The other important role is synonym control. Many natural language words refer to the same thing or concept. Controlled vocabularies identify and explicitly link the preferred terms used for metadata, while the synonym terms are used for cross reference.
[MARINA]
Types
Controlled vocabularies come in several types, but here we’ll focus on the types most commonly used in digital collections - thesauri, authority files and subject heading lists. For the sake of consistency and interoperability the use of established controlled vocabularies is recommended, although in some cases the content can be very specific and require a local vocabulary. Here we’ve listed some commonly used vocabularies. Some of them are linked data ready and provide persistent identifiers for each term.
Issues
Some of the issues that occur with controlled vocabularies are inconsistency and redundancy.
Inconsistency happens in the context of metadata creation - the people who describe the objects (especially if it’s graphical) are humans and may be subjective when selecting terms. Although the terms come from controlled authority file, this subjectivity leads to inconsistencies.

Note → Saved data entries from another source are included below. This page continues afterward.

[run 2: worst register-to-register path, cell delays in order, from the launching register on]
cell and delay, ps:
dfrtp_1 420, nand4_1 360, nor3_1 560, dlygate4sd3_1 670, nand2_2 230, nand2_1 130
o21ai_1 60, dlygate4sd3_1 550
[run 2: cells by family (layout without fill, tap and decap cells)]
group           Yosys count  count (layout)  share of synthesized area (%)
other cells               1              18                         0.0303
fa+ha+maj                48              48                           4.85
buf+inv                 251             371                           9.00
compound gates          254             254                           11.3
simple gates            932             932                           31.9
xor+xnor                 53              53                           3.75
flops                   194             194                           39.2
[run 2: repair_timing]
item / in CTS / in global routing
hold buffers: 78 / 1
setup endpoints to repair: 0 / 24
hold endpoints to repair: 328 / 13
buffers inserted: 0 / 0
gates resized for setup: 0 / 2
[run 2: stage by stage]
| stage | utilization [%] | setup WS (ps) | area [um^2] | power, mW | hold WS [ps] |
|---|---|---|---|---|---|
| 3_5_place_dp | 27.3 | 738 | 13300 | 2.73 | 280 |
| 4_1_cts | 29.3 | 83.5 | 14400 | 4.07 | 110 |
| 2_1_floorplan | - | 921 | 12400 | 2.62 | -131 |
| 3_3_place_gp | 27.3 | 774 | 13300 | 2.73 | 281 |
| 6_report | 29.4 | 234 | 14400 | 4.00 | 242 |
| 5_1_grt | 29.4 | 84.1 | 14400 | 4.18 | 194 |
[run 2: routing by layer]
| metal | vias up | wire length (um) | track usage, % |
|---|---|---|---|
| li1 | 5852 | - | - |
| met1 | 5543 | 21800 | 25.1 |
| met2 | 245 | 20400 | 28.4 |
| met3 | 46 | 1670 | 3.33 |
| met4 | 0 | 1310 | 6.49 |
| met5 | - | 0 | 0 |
## config.mk

```make
export PLATFORM = sky130hd
export DESIGN_NAME = bcs_regs
export DESIGN_NICKNAME = d
export VERILOG_FILES = /design/src/rtl/bcs_pkg.sv /design/src/rtl/bcs_pulse_gen.sv /design/src/rtl/bcs_regs.sv
export SDC_FILE = /design/constraint.sdc
export NUM_CORES = 1
export LEC_CHECK = 0
export BUFFER_PORTS_ARGS = -buffer_cell sky130_fd_sc_hd__buf_2
export CAP_MARGIN = 30
export CORE_UTILIZATION = 40
export DETAILED_ROUTE_END_ITERATION = 10
export GPL_TIMING_DRIVEN = 0
export HOLD_SLACK_MARGIN = 0.12
export SYNTH_ARGS = -nofsm -noshare
export SYNTH_HDL_FRONTEND = slang
export SYNTH_SLANG_ARGS = --single-unit
```

## constraint.sdc

```tcl
create_clock -name sys_clk -period 1.55 [get_ports sys_clk]
set_clock_uncertainty 0.05 [all_clocks]
set_input_delay 0.0775 -clock sys_clk [delete_from_list [all_inputs] [get_ports sys_clk]]
set_output_delay 0.0775 -clock sys_clk [all_outputs]
set_load 0.1 [all_outputs]
```
==> config.mk <==
export PLATFORM = sky130hd
export DESIGN_NAME = pci_config_status_register
export DESIGN_NICKNAME = d
export VERILOG_FILES = /design/src/design/pci_config_status_register.v
export VERILOG_INCLUDE_DIRS = /design/src /design/src/design
export SDC_FILE = /design/constraint.sdc
export NUM_CORES = 1
export LEC_CHECK = 0
export BUFFER_PORTS_ARGS = -buffer_cell sky130_fd_sc_hd__buf_4
export CAP_MARGIN = 20
export CORE_MARGIN = 3
export CORE_UTILIZATION = 40
export CTS_CLUSTER_DIAMETER = 80
export CTS_CLUSTER_SIZE = 25
export DETAILED_ROUTE_END_ITERATION = 16
export GPL_ROUTABILITY_DRIVEN = 0
export PLACE_DENSITY = 0.89
export RECOVER_POWER = 100
export SKIP_LAST_GASP = 1
export SLEW_MARGIN = 5
export SYNTH_ARGS = -nofsm -noshare
export SYNTH_HDL_FRONTEND = slang
export SYNTH_SLANG_ARGS = --single-unit
export TNS_END_PERCENT = 5
==> constraint.sdc <==
create_clock -name i_clk_sys -period 0.9 [get_ports i_clk_sys]
set_input_delay 0.135 -clock i_clk_sys [delete_from_list [all_inputs] [get_ports i_clk_sys]]
set_output_delay 0.135 -clock i_clk_sys [all_outputs]
set_load 0.005 [all_outputs]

Redundancy happens again in the context of metadata creation - the metadata creators can select from a list of controlled terms and sometimes they select synonymous terms to describe the same object which is unnecessary and may lead to retrieval problems. For example the TGM vocabulary has multiple terms for photos: “photographs”, “photographic prints”, “color photographs”, “Black & white photographs”. Best practice is to decide which term is best for a specific resource type and stick to it rather than using multiple synonymous terms.